American Rhapsody--revelling in "thong-snapping, Altoid-sucking" Monica Lewinsky and "horndog" Bill Clinton's "lifelong yen for those ripe peaches, for rock and roll, and for convertibles"--is the monument to our age that we deserve. It's lurid, scabrous, scatological, banal and brilliant.

Joe Eszterhas dishes litanies and fevered meditations on sex, power and scandal worthy of an X-rated Trivial Pursuit, mercilessly exposing the worst--wurst?--of U.S. politics as hog heaven. This rap sheet is Dragnet on acid, People magazine on PCP (fact-as-gossip, and vice versa). Awash in outrageous strokes and fine detail, it's twisted history unsanctioned by the media's nattering nabobs.

He uncovers serpentine, incestuous and plain weird connections: Clinton's political saviours, Vernon Jordan ("the Ace of Spades") and Larry Flynt ("the assassinated Abe Lincoln of porn"), were shot by the same man. Linda Tripp ("Ratwoman") inherited her playbook from dirty tricker Richard Nixon ("the Night Creature") and FBI icon J. Edgar Hoover ("who had one teenager read to him from the Bible while another diddled him wearing a rubber glove"). His accounts of Bill 'n' Monica trysting is Jacqueline Susann meets Judy Blume ("She'd gone from heaven to hell"). There's Bubba's crush on Sharon Stone, and infatuation with Hollywood (its tradition of post-lunch "manicures"). There are stealthy run-downs on psychobabble ("Billy Can't Help It"), pop spiritualism (Hillary was into "the swami thing" before communing with Ghandi and Eleanor Roosevelt), and hilarious fictional soliloquies by Ken Starr (prurient), Bob Dole's "Johnhenry" (cruel), Al "Gorf" (nerdy) and the presidential penis, "Willard" (you don't want to know).

Eszterhas--golden-days-of-Rolling-Stone scribe who sold-out to Hollywood (Basic Instinct) and now flogs opportunistic redemption--is accused of thinking Hollywood, not Washington's Beltway, is the centre of the universe (he views "beltway" more literally). How could the scribbler of, ugh, Showgirls write something so lasciviously pitch-perfect?

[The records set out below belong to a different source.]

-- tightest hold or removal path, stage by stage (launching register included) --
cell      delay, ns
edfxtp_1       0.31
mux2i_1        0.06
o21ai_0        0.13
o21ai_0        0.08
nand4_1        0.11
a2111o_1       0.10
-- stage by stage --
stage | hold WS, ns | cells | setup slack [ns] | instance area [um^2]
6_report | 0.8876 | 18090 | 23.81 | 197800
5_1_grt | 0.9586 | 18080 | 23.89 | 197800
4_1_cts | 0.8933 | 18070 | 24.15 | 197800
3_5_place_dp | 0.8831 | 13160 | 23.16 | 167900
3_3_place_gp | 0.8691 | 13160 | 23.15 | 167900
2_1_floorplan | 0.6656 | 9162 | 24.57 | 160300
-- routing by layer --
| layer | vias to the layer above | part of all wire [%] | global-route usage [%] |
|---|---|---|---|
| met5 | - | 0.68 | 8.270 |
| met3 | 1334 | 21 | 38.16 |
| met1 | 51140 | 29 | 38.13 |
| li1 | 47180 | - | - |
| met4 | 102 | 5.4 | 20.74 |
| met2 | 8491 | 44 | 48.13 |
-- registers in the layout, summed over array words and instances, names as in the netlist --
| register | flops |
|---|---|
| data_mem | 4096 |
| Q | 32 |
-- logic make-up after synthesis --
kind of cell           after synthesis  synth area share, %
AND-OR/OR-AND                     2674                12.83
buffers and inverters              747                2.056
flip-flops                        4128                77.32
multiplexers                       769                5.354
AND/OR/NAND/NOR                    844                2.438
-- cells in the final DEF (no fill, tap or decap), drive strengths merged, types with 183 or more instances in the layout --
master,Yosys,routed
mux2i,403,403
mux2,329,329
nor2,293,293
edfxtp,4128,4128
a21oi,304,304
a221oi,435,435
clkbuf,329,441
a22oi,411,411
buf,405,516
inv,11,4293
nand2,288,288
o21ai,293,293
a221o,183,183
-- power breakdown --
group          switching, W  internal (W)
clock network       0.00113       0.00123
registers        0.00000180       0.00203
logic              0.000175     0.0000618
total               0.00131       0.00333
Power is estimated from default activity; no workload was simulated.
==> ./design.v <==
module baudgen (
    input clk,        
    input rst,       
    input [1:0] baud_rate, 
    output reg baud_tick  
);
    reg [$clog2(1302)-1:0] current_counter, next_counter;
always @(posedge clk, negedge rst)
begin
if (!rst)
current_counter<= 11'd0;
else
current_counter<= next_counter;
end
always @(*)
begin
next_counter= current_counter;
baud_tick= 1'b0;
case (baud_rate)
2'b00:begin
         if (current_counter== 11'd1302)
            begin
               next_counter= 11'd0;
               baud_tick= 1'b1;
            end
         else
            next_counter= current_counter+1 ;
      end
2'b01:begin
         if (current_counter== 11'd651)
            begin
               next_counter= 11'd0;
               baud_tick= 1'b1;
            end
         else
            next_counter= current_counter+1 ;
      end
2'b10:begin
         if (current_counter== 11'd325)
            begin
               next_counter= 11'd0;
               baud_tick= 1'b1;
            end
         else
            next_counter= current_counter+1 ;
      end
2'b11:begin
         if (current_counter== 11'd162)
            begin
               next_counter= 11'd0;
               baud_tick= 1'b1;
            end
         else
            next_counter= current_counter+1 ;
      end
default: next_counter= current_counter;
endcase
end
endmodule
module frame(
        input rst,
        input [1:0]  parity_type,
        input [7:0]  data_in, 
	input        stop_bits, 		 
	input        data_length, 	 
        input        parity_out,
        output reg [10:0] frame_out
);
wire [2:0] control_signals;  
wire parity_control;  
assign control_signals= {parity_control , data_length , stop_bits};
assign parity_control= (parity_type==2'b00 || parity_type==2'b11);
always@(*)
begin
if (!rst)
frame_out= 11'b000_0000_0000;
else begin
case (control_signals)  
3'b100: frame_out= {1'b1 , data_in[6:0] , 1'b0};
3'b101: frame_out= {2'b11 , data_in[6:0] , 1'b0};
3'b110: frame_out= {1'b1 , data_in[7:0] , 1'b0};
3'b000: frame_out= {1'b1 , parity_out , data_in[6:0] , 1'b0};
3'b001: frame_out= {2'b11 , parity_out , data_in[6:0] , 1'b0};
3'b010: frame_out= {1'b1 , parity_out , data_in[7:0] , 1'b0};
endcase
end
end
endmodule
module parity(
	input        rst,
        input [1:0]  parity_type,
        input [7:0]  data_in, 
        output reg parity_out
);
always@(*)
begin
if (!rst)
parity_out= 1'b0;
else begin
case (parity_type)
2'b00:parity_out=1'b0;
2'b01:begin if( ^data_in)
              parity_out=1'b0;
            else
              parity_out=1'b1;
      end
2'b10:begin if( ^data_in)
              parity_out=1'b1;
            else
              parity_out=1'b0;
      end
2'b11:parity_out=1'b0;
endcase
end
end
endmodule
module piso(	
	input        rst, send,
        input [1:0]  parity_type,
	input        stop_bits, 		 
	input        data_length, 	 
        input        baud_out,
        input [10:0] frame_out,
	output reg    data_out, 		 
	output reg    p_parity_out, 	 
	output reg    tx_active, 		 
	output reg    tx_done 		 
);
localparam [2:0] idle=3'b000, start_bit=3'b001, data=3'b010, parity=3'b011, stop_bit=3'b100, done=3'b101;
reg [2:0] current_state, next_state;
reg [3:0] current_counter, next_counter;
reg [1:0] current_stop_bit_counter, next_stop_bit_counter;
reg [3:0] current_data_bit_counter, next_data_bit_counter;
always@ (posedge baud_out, negedge rst)
begin
if (!rst)
begin
current_state<= idle;
current_counter<= 0;
current_stop_bit_counter<= 0;
current_data_bit_counter<= 0;
end
else
begin
current_state<= next_state;
current_counter<= next_counter;
current_stop_bit_counter<= next_stop_bit_counter;
current_data_bit_counter<= next_data_bit_counter;
end
end
always@(*)
begin
next_state= current_state;
p_parity_out= 1'b0;
tx_done=1'b0;
case (current_state)
idle: begin
         tx_active= 1'b0;
         data_out= 1'b1;
         if (send)
           begin
              tx_active= 1'b1;
              if (data_length)
                 next_data_bit_counter=4'b1000;
              else
                 next_data_bit_counter=4'b0111;
              if (stop_bits)
                 next_stop_bit_counter=2'b10;
              else
                 next_stop_bit_counter=2'b01;
              next_counter= 4'b0000;
              next_state= start_bit;
           end
      end
start_bit:begin
             data_out= frame_out[current_counter];
             next_counter= current_counter+1;
             next_state= data;
          end
data:begin
        data_out= frame_out[current_counter];
        next_counter= current_counter+1;
        next_data_bit_counter= current_data_bit_counter-1;
        if (current_data_bit_counter==4'b0001)
           begin
               if (parity_type==2'b00 || parity_type==2'b11)
                   next_state= stop_bit;
               else
                   next_state= parity;
           end
     end
parity:begin
          data_out= 1'b0;
          p_parity_out= frame_out[current_counter];
          next_state= stop_bit;
       end
stop_bit:begin
            data_out= frame_out[current_counter];
            next_stop_bit_counter= current_stop_bit_counter-1;
            next_counter= current_counter+1;
            if (current_stop_bit_counter== 2'b01)
               next_state= done;
         end
done:begin
        tx_done=1'b1;
        next_state= idle;
     end
default: next_state= idle;
endcase
end
endmodule
module uart_tx(
	input 		clock, rst, send,
	input [1:0]	buad_rate,
	input [7:0]     data_in, 
	input [1:0]     parity_type, 	 
	input 		stop_bits, 		 
	input 		data_length, 	 
	output  	data_out, 		 
	output   	p_parity_out, 	 
	output  	tx_active, 		 
	output   	tx_done 		 
);
	wire parity_out, baud_out;
	wire [10:0] frame_out;
	parity		        parity_gen1 (.rst(rst), .data_in(data_in), .parity_type(parity_type), .parity_out(parity_out));
	frame	                frame_gen1  (.rst(rst), .data_in(data_in), .parity_out(parity_out), .parity_type(parity_type), .stop_bits(stop_bits), .data_length(data_length), .frame_out(frame_out));
	baudgen	                baud_gen1   (.rst(rst), .clk(clock), .baud_rate(buad_rate), .baud_tick(baud_out));
	piso		        shift_reg1  (.rst(rst), .frame_out(frame_out), .parity_type(parity_type), .stop_bits(stop_bits), .data_length(data_length), .send(send), .baud_out(baud_out), .data_out(data_out), .p_parity_out(p_parity_out), .tx_active(tx_active), .tx_done(tx_done));
endmodule
==> ./run.sh <==
#!/bin/bash
# OpenROAD 26Q1-2900-gdf79404cd8, Yosys 0.63+post, stock flow scripts
make -C /OpenROAD-flow-scripts/flow DESIGN_CONFIG=/design/flow/config.mk WORK_HOME=/design/flow/orfs finish
==> ./config.mk <==
export PLATFORM = sky130hd
export DESIGN_NAME = uart_tx
export DESIGN_NICKNAME = uart_tx
export VERILOG_FILES = /design/flow/design.v
export SDC_FILE = /design/flow/constraint.sdc
export NUM_CORES = 4
export LEC_CHECK = 1
export CORE_UTILIZATION = 40
==> ./constraint.sdc <==
current_design uart_tx

set clk_period 3.2
set clk_io_pct 0.2

create_clock -name clk0 -period $clk_period [get_ports {clock}]

set non_clock_inputs [all_inputs -no_clocks]
set_input_delay [expr $clk_period * $clk_io_pct] -clock clk0 $non_clock_inputs
set_output_delay [expr $clk_period * $clk_io_pct] -clock clk0 [all_outputs]
==> run summary <==
Physical implementation status

The count of endpoints without a timing constraint stands at 42. The post-synth count of flops with an enable pin is 0. The height of the die stands at about 73 um.

The synthesis log from Yosys contains 4 warnings. The flow ran to the end, and the final reports show no timing, DRC or antenna violations. A synthesized cell averages 10.5 um2. The worst vdd rail ir drop stands at 0.148 mV. The setup total negative slack stands at 0 ns.

Per the OpenROAD floorplan log, the area of the core is 4820 um2. At the later pin of the worst-skew pair, clock insertion delay measures about 0.24 ns. The setup fix buffers added after clock tree synthesis stands at 0.

Signal nets in the final route climb as high as met3. The analysis attributes to cell leakage a power of 1.04 nW. The count of antenna diodes in the layout stands at 0.

Using the TritonRoute via totals, the vias-per-cell ratio works out to between 4 and 5. The fraction of registers with async set/reset stands at 0.551. The library cells used most frequently in the layout, excluding fill and tap cells, are dfrtp_1, dlxtn_1, clkdlybuf4s50_1. In this run the tightest slew margin relative to its limit is 0.613.

The layout cell share with drive strength beyond 1 stands at 0.0888. STA classifies the critical path startpoint as an input pin. The share of synthesized area in the top cell type comes to 0.320.

Across all layers, the routed design uses between 1k and 1.5k vias. Traced cell by cell, the critical path runs through clkdlybuf4s50_1 > nor2b_1 > nand4_1 > a31oi_2 > or2_1 > nor2_4. The script computed a power per unit cell area of 256 nW/um2. Once detailed placement completed, the half-perimeter wirelength came to 2470 um. The chip area estimate from yosys synthesis stands at 2030 um2. Logged for this run, the post-placement worst setup slack is around 0.70 ns. The final number of hold-violating endpoints stands at 0.

The final worst hold slack stands at 0.537 ns. The maximum fanout along the worst path stands at 10. The count of TritonRoute iterations in the first routing pass stands at 4.

The number of levels in the clock H-tree stands at 1. The most used flip-flop cell after synthesis is dfrtp_1. The count of cells resized by post-cts repair stands at 0.

The number of clock buffers inserted by TritonCTS stands at 3. The number of failing setup endpoints in the final timing report stands at 0. After detailed routing, the wire length on met1 is 1760 um.

The number of rows in the core area stands at 25. Grouping stages by cell kind, the critical path spends the most delay in simple AND/OR/NAND/NOR gates. Buffers inserted to repair hold after CTS numbered 0.

The die is approximately 73 um wide. The post-place instance area stands at 2300 um2. The global placer's final weighted congestion stands at 0.825. After the first detailed-routing iteration, the DRC count stood at 93. The die covers 5370 um2. The post-detailed-route count of antenna-violating nets stands at 0.

The largest total area in the synthesized netlist belongs to dfrtp_1. The number of antenna violations at the first check in global routing came to 0. Across the routed clock network, the largest skew measured is 0.00215 ns.

Setup repair after global routing left no endpoint under its margin. Clock tree synthesis selected as its root buffer the cell clkbuf_8. The mapped netlist covers 2030 um2.

The maximum frequency from static timing analysis stands at 446 MHz. The worst path buffer plus inverter count stands at 1. Dividing the final minimum period by the clock period gives 0.701.

Summed over all nets, wire length on met2 after detailed routing comes to 1370 um. Once routing completed, OpenROAD measured the worst setup slack at approximately 0.96 ns. The flow measured a signed area growth from synthesis to layout of 15.6%. The longest clock path from root to sink contains 2 buffers.

The number of different library cells used by synthesis comes to 41. The number of port buffers stands at 20. The initial utilization of the core area, before any placement, comes to 0.422. The via count of the first global-routing pass stands at 1300. The critical path is of the input pin to register type. 21 I/O pins were placed.

The data arrival time reported for the critical path is approximately 2.4 ns. Entering global routing, the biggest net connects 40 pins. The timer found 38 register pins that no clock reaches; their paths are not timed. Max-cap violations in this run came to 0. The script parses the final routing iteration and logs DRC violations as 0.

The number of warnings in the stage logs stands at 29. The routed design uses approximately 90 um of met3 wire. The first global-routing pass estimated 5800 um of wire. By instance count after routing, the leading logic cell type is dfrtp_1. Per STA, the highest per-stage delay on the worst path measures 0.57 ns. The final design utilization stands at 0.487. The data required time reported for the critical path is 3.31 ns. The clock edge transition at the registers on the reported setup and hold paths stands at 0.05 ns. According to the hold report, the worst path is of the register to register type.

The total wirelength of the detailed-routed design stands at 3220 um. The total congestion overflow stands at 0. Sorting the synthesized cells by area gives the leading types as dfrtp_1, dlxtn_1, xnor2_1. STA classifies the critical path endpoint as a register. The total global routing track utilization stands at 0.140. Looking at the critical path, the single cell with the biggest stage delay is clkdlybuf4s50_1.

The minimum clock period after layout stands at 2.24 ns. The script logs the mean routed wire length per placed instance as 11.5 um. The yosys stat cell total stands at 193. TritonCTS built the clock tree. The post-synth register bit count is 49.

After routing the design area is 2350 um2. The pin closest to its max-slew limit shows a slew of slightly below 0.6 ns. The number of cells produced by synthesis stands at between 150 and 200. The max-slew violation count stands at 0.
==> ./design.v <==
module control (
    input [6:0] OpCode,  
    output reg Branch,
    output reg MemRead,
    output reg MemtoReg,
    output reg [1:0] ALUOp,
    output reg MemWrite,
    output reg ALUSrc,
    output reg RegWrite
);
reg [7:0] ControlOutBus;
assign {ALUSrc, MemtoReg, RegWrite, MemRead, MemWrite, Branch, ALUOp} = ControlOutBus;
localparam R_type = 7'b0110011;
localparam I_type = 7'b0000011;
localparam S_type = 7'b0100011;
localparam SB_type = 7'b1100111;
always @(*) begin
    case (OpCode)
        R_type: begin 
            ControlOutBus = 8'b00100010;
        end
        I_type: begin
            ControlOutBus = 8'b11110000;
        end
        S_type: begin
            ControlOutBus = 8'b10001000;
        end
        SB_type: begin
            ControlOutBus = 8'b00000101;
        end
        default: ControlOutBus = 8'b00000010;
    endcase
end
endmodule
==> ./run.sh <==
#!/bin/bash
# OpenROAD 26Q1-2900-gdf79404cd8, Yosys 0.63+post, stock flow scripts
make -C /OpenROAD-flow-scripts/flow DESIGN_CONFIG=/design/flow/config.mk WORK_HOME=/design/flow/orfs finish
==> ./config.mk <==
export PLATFORM = sky130hd
export DESIGN_NAME = control
export DESIGN_NICKNAME = control
export VERILOG_FILES = /design/flow/design.v
export SDC_FILE = /design/flow/constraint.sdc
export NUM_CORES = 4
export LEC_CHECK = 1
export CORE_AREA = 10 10 70 70
export DIE_AREA = 0 0 80 80
==> ./constraint.sdc <==
current_design control

set clk_period 2.4
set clk_io_pct 0.2

create_clock -name clk0 -period $clk_period

set non_clock_inputs [all_inputs -no_clocks]
set_input_delay [expr $clk_period * $clk_io_pct] -clock clk0 $non_clock_inputs
set_output_delay [expr $clk_period * $clk_io_pct] -clock clk0 [all_outputs]
==> flow_metrics.tcl <==
# implementation run metrics
set metrics [dict create \
    ff_latch_area_um2 0 \
    die_area_mm2 0.00640 \
    rsz0062_at_grt "false" \
    maxSlewHeadroom_pct 83.5 \
    area_delta_synth_final_pct 235 \
    yosysWarnings 1 \
    worstPathRequired_ns 1.92 \
    aoi_share_pct 7.87 \
    hold_class "input pin to output port" \
    grt_pass1_vias 170 \
    tool_warnings 33 \
    finalSetupTns_ns 0 \
    max_cap_violations 0 \
    fin_util_pct 10.9 \
    xor_share_pct 7.87 \
    slew_violations 0 \
    track_usage_pct 1.94 \
    viasPerCell 2.04 \
    fillers 404 \
    antenna_found_initial 0 \
    overflow 0 \
    rows 21 \
    ant_nets 0 \
    worstHoldPathCells 3 \
    topCellsByArea "nand4bb_4, buf_4, nor4_2" \
    flop-count 0 \
    clock_buffers 0 \
    antenna_cells 0 \
    synth_area_um2 111 \
    grt_max_degree 5 \
    postCtsSetupRepairBufs 0 \
    outcome "complete, no violations" \
    final-setup-viol-count 0 \
    fmax_ghz 0.473 \
    port_buffers 15 \
    hold_end "MemRead" \
    syn_area_per_cell_um2 7.95 \
    dpl_worst_slack_ns -0.0696 \
    wire_per_inst_um 8.82 \
    hold_start "OpCode[5]" \
    tightestPinTransition_ns 0.248 \
    worstPathArrival_ns 1.63 \
    crit_path_start "OpCode[3]" \
    via_count 157 \
    worstSetupStartpointType "input pin" \
    yosysTopAreaCellShare_pct 24.7 \
    gp_congestion 0.728 \
    drt_first_pass_iters 3 \
    synth_area_leader_cell "nand4bb_4" \
    power_density_mw_per_mm2 81.5 \
    synth_cells 14 \
    layout_setup_ws_ns 0.288 \
    period_used_pct 88.0 \
    post-route-min-period_ns 2.11 \
    lay_top_cells "dlymetal6s2s_1, clkdlybuf4s50_1, buf_4" \
    ys_cells 14 \
    die_y_um 80 \
    die_w_um 80 \
    topCombFamilyByArea "simple AND/OR/NAND/NOR gates" \
    vdd_ir_drop_max_mv 0.0171 \
    endpoint_kind "output port" \
    critPathMaxFanout 4 \
    drt-initial-drc-count 5 \
    leakage_nw 0.196 \
    fa_ha_area_share_pct 0 \
    synthSimpleGateAreaFrac_pct 67.4 \
    synth.distinct_cells 11 \
    final_hold_viol_count 0 \
    ys_area_um2 111 \
    mux_share_pct 0 \
    io_pins 15 \
    fp_util_pct 3.26 \
    yosysSeqAreaShare_pct 0 \
    crit_type "input pin to output port" \
    wl_um 679 \
    drive_gt1_share_pct 35.5 \
    core_mm2 0.00342 \
    layout_top_cell "dlymetal6s2s_1" \
    grt_pass1_wl_um 986 \
    post-route-drc-count 0 \
]
[critical path, stage by stage]
cell and delay, ns:
dlymetal6s2s_1 0.13, nand4bb_4 0.28, buf_6 0.16, a21o_2 0.18, clkdlybuf4s50_1 0.41
[metrics by stage]
step	std cells	hold slack (ns)	power (mW)	cell area (um^2)
after global routing	77	1.42	0.0329	373
after CTS	77	1.83	0.0314	344
after global placement	77	1.99	0.0300	334
final	77	1.38	0.0304	373
after floorplan	14	0.973	0.00825	111
after detailed placement	77	1.99	0.0304	334
[logic make-up after synthesis]
family                 after synthesis
AND/OR/NAND/NOR                      9
XOR/XNOR                             1
AND-OR/OR-AND                        1
buffers and inverters                3
[layout make-up]
type / count / area, um^2 / area share [%]
inverters: 1 / 3.75 / 1.01
multi-input cells: 11 / 109 / 29.2
well taps: 46 / 57.6 / 15.4
repair buffers: 19 / 203 / 54.4
[synthesized netlist by cell type, drive strengths merged]
cell type / instances
nand2: 1
nor3: 2
nor2: 2
inv: 1
buf: 2
nor4: 1
nand4bb: 1
a21o: 1
xor2: 1
nand3: 1
or2: 1
[power breakdown]
group / total, mW / switching [mW] / internal, mW
Sequential: 0 / 0 / 0
Clock: 0 / 0 / 0
Combinational: 0.0304 / 0.0116 / 0.0188
Total: 0.0304 / 0.0116 / 0.0188
[worst max-delay path by stage]
| stage | end | slack (ns) | depth (start not counted) |
|---|---|---|---|
| CTS | ALUOp[1] | -0.0004 | 5 |
| global route | ALUOp[1] | 0.24 | 5 |
| finish | ALUOp[1] | 0.29 | 5 |
[per-layer routing]
metal / routed length, um / share of wire (%) / up-vias / global-route usage, %
li1: - / - / 84 / -
met1: 298 / 44 / 65 / 2.31
met2: 297 / 44 / 8 / 3.13
met3: 83 / 12 / 0 / 1.14
met4: 0 / 0 / 0 / 0
met5: 0 / 0 / - / 0
[what timing repair did]
| item | CTS | global route |
|---|---|---|
| gates resized | 4 | 10 |
| hold buffers | 0 | 0 |
| pin swaps | 1 | 2 |
| endpoints found under the setup margin | 3 | 7 |
Power is estimated from default activity; no workload was simulated.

Maybe it takes one to know one. (Rhapsody occasionally smells of born-again sanctimony--the proverbial good wife-saving Joe.) Dig it: Monica read everything about Bill, then Joe reamed everything about Monica and Bill (psychic antecedents and, uh, spillage)--a synchronistic, perverse Magnificent Obsession.

It's a hoary cliché: the '60s were about sex, drugs and rock 'n' roll. John Leonard's thoughtful Rhapsody trashing in The Nation (8/21), decrying the irrelevance of postmodern analysis, says his '60s meant Martin Luther King Jr., et al. Fine, but relatively few were so committed. The '60s tingled with the sexual energy of rock 'n' roll, spawning assorted liberations--s-o-o-o welcome after the suffocating '50s--and hedonism to match. Marches were foreplay for radical après-ski. Little wonder we wound up with Clinton, who used "noble causes" to further his career... as the hard-core embodiment of Kissinger's dictum, "Power is the greatest aphrodisiac." Slick Willie had it made! Running on sex appeal, he became a foolhardy victim of another '60s cliché: "The medium is the message." The press--which tittered privately at politicians' pecadillos--now had to compete with dreck like, uh, Showgirls, so they let it all hang out. "If Reagan was Teflon, the Willard was Velcro."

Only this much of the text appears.